ABOUT THIS TASK: The lines to reproduce run from the first one below to the line containing "In the flow", both included. Reproduce them exactly and nothing else.

EXTRACTED ENTRIES:

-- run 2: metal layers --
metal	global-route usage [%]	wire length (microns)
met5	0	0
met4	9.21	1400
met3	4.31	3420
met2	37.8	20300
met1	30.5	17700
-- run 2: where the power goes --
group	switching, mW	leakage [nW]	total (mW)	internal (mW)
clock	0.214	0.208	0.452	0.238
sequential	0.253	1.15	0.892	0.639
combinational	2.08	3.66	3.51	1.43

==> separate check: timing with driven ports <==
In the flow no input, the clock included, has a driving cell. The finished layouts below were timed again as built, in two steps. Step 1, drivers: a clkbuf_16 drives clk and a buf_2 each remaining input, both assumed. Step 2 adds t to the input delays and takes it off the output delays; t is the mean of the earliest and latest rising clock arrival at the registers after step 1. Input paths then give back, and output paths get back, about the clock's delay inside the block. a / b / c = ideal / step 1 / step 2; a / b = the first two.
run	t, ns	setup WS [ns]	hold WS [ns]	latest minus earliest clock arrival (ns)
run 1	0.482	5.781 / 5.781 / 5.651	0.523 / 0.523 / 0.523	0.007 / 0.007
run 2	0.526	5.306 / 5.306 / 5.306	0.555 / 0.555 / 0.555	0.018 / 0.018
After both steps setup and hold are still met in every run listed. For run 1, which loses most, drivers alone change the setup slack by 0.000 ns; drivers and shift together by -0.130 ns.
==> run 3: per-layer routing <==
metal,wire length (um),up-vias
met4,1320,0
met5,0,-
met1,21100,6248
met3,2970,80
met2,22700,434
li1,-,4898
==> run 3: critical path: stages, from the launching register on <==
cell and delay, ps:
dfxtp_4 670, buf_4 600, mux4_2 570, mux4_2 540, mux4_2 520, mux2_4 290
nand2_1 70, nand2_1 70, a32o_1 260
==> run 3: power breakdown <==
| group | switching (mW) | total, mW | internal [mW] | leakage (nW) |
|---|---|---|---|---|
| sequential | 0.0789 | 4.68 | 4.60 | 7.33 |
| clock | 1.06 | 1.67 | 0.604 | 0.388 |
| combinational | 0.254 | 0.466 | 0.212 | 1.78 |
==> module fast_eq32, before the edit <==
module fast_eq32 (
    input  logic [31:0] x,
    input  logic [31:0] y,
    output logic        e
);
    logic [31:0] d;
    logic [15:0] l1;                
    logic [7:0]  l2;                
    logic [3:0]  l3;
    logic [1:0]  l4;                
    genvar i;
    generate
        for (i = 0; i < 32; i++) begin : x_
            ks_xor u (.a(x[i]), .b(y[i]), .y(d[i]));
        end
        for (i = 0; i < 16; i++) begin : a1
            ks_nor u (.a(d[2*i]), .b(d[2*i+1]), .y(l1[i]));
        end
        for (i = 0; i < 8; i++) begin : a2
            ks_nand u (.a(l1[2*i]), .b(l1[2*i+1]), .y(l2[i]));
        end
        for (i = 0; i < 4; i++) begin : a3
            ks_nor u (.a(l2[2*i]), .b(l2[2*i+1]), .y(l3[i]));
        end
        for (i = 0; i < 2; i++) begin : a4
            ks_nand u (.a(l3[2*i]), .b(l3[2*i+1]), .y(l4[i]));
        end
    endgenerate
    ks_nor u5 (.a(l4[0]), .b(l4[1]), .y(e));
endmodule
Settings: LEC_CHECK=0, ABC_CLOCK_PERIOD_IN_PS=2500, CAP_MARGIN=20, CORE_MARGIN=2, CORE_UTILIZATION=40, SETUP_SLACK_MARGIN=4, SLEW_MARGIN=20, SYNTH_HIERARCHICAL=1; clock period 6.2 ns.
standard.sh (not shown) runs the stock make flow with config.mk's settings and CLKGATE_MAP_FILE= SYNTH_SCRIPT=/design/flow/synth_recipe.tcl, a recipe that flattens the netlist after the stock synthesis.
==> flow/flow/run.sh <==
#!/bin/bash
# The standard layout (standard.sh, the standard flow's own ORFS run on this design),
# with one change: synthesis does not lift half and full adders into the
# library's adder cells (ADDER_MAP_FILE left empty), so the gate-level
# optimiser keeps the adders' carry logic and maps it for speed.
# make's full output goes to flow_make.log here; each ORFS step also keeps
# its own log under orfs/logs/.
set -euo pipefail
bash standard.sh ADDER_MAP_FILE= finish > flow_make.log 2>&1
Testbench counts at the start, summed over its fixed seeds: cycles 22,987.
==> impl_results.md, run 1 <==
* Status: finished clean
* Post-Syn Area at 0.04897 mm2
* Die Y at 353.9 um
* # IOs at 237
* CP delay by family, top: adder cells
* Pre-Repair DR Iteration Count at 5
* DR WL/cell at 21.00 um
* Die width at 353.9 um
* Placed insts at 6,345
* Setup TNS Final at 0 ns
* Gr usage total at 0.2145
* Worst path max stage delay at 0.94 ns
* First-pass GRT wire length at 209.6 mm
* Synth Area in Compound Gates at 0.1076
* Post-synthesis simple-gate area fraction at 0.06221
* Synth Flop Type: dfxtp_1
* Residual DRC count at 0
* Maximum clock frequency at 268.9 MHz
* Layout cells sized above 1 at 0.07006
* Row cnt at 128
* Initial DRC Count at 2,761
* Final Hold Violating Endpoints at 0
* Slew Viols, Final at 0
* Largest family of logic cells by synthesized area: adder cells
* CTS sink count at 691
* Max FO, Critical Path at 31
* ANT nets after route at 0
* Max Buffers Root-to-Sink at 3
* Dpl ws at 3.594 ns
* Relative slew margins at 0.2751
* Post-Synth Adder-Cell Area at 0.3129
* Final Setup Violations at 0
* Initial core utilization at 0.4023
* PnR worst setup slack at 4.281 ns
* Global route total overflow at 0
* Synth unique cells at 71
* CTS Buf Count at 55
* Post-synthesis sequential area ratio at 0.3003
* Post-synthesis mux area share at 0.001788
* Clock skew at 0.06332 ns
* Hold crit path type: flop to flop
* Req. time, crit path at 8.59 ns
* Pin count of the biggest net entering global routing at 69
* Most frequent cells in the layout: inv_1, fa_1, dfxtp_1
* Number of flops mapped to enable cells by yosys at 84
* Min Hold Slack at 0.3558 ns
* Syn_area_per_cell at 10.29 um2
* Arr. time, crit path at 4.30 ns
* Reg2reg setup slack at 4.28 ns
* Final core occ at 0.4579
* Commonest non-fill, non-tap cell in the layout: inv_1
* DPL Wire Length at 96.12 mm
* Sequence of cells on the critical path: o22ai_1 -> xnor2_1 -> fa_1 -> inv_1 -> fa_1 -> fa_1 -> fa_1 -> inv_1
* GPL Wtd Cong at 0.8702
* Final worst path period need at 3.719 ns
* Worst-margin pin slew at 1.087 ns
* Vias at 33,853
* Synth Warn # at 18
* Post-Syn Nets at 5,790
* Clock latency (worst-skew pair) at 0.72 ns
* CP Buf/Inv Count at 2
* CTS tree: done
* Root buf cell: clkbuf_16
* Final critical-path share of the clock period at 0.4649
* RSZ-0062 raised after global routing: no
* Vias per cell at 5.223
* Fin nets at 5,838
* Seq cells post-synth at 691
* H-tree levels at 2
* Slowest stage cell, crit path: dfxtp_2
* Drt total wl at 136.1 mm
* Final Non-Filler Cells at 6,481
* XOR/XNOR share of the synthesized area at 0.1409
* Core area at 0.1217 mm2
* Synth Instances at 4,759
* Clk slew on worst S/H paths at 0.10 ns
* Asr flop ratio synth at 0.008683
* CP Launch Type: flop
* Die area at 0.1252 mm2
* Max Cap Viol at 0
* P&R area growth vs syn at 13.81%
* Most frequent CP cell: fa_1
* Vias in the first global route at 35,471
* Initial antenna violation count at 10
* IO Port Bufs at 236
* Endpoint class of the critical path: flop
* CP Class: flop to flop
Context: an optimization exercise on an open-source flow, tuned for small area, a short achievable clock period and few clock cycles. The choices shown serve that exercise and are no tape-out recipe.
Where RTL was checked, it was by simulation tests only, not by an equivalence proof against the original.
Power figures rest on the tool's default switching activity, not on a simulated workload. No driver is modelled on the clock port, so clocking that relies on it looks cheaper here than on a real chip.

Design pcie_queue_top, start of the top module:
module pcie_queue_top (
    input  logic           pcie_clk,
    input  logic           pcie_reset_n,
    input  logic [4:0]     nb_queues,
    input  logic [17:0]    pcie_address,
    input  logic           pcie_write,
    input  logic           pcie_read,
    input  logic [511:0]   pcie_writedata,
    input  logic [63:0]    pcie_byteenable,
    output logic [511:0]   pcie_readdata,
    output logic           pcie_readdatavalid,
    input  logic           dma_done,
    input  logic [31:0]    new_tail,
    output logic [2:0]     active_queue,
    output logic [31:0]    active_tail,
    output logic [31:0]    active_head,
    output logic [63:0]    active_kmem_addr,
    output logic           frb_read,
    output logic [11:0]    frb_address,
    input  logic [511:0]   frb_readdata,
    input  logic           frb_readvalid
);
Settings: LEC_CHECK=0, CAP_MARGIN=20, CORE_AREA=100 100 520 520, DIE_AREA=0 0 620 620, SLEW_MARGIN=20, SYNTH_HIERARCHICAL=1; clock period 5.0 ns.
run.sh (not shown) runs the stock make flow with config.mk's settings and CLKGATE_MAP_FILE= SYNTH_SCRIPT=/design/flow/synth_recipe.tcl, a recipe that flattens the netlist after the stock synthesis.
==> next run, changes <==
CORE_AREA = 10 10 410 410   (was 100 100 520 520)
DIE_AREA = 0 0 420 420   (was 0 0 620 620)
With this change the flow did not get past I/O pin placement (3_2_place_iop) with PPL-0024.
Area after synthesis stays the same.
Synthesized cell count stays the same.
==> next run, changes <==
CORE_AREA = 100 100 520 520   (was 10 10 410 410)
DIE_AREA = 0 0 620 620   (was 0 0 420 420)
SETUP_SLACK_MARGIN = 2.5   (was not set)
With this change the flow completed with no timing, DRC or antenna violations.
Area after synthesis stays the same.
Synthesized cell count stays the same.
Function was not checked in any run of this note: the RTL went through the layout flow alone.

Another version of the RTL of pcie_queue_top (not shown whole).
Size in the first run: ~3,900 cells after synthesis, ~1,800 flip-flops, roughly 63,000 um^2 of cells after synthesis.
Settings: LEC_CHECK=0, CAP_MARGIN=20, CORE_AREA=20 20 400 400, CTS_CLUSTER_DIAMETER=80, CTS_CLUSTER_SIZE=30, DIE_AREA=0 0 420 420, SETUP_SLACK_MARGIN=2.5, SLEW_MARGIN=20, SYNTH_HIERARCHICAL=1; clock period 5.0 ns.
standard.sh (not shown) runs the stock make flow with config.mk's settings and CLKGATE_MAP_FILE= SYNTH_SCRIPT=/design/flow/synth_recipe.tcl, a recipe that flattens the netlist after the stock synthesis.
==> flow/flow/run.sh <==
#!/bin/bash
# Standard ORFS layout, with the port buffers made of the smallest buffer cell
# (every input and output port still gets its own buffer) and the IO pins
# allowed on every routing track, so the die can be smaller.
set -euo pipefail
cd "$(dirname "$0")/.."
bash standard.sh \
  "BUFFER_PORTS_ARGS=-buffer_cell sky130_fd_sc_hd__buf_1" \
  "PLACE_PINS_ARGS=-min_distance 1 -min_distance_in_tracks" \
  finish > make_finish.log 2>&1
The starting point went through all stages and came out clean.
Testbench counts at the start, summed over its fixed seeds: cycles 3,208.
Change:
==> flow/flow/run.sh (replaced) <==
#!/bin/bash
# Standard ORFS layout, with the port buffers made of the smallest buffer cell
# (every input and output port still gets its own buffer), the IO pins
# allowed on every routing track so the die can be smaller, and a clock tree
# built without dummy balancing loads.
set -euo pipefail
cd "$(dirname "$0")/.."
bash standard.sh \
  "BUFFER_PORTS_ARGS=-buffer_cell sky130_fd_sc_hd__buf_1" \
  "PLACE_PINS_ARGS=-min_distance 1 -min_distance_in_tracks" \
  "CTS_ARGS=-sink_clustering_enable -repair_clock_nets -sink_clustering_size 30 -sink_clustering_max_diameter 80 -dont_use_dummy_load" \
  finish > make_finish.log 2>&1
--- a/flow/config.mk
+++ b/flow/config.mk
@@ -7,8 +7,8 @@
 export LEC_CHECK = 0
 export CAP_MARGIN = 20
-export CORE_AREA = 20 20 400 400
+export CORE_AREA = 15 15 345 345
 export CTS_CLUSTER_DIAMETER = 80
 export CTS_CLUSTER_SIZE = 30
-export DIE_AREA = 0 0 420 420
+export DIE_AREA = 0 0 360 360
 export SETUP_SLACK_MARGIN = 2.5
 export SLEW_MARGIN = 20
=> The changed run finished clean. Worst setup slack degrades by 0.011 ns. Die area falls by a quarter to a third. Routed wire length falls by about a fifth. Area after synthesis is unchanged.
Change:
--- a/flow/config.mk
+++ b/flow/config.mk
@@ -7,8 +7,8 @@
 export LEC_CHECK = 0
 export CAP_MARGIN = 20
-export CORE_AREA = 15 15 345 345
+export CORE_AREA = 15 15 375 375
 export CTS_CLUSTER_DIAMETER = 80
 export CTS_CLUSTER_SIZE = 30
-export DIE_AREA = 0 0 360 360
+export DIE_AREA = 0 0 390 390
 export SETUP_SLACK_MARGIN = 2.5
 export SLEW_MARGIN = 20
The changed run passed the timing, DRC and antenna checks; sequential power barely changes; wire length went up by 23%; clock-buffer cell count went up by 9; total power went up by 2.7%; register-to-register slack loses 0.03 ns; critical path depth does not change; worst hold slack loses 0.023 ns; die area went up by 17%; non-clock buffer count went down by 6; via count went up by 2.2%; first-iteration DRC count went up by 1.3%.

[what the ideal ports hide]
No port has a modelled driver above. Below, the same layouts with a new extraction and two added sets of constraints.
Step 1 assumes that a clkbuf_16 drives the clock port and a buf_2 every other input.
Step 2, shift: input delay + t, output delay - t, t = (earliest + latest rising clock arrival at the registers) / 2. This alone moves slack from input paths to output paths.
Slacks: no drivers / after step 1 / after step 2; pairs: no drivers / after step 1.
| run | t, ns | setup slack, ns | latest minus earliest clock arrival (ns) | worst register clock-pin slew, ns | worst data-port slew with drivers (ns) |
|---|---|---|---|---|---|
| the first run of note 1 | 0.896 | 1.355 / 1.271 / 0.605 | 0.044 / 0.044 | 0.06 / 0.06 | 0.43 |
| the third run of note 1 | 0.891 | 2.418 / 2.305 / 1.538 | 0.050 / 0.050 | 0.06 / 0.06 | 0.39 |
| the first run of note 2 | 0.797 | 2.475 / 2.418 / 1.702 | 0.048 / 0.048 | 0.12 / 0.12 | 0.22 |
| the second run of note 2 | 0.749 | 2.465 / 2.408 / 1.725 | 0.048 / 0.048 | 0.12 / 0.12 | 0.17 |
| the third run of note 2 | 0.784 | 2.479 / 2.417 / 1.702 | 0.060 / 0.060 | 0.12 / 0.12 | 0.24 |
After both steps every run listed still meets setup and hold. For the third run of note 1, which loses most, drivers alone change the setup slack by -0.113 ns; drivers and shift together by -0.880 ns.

EXERCISE RESPONSE:
-- run 2: metal layers --
metal	global-route usage [%]	wire length (microns)
met5	0	0
met4	9.21	1400
met3	4.31	3420
met2	37.8	20300
met1	30.5	17700
-- run 2: where the power goes --
group	switching, mW	leakage [nW]	total (mW)	internal (mW)
clock	0.214	0.208	0.452	0.238
sequential	0.253	1.15	0.892	0.639
combinational	2.08	3.66	3.51	1.43

==> separate check: timing with driven ports <==
In the flow no input, the clock included, has a driving cell. The finished layouts below were timed again as built, in two steps. Step 1, drivers: a clkbuf_16 drives clk and a buf_2 each remaining input, both assumed. Step 2 adds t to the input delays and takes it off the output delays; t is the mean of the earliest and latest rising clock arrival at the registers after step 1. Input paths then give back, and output paths get back, about the clock's delay inside the block. a / b / c = ideal / step 1 / step 2; a / b = the first two.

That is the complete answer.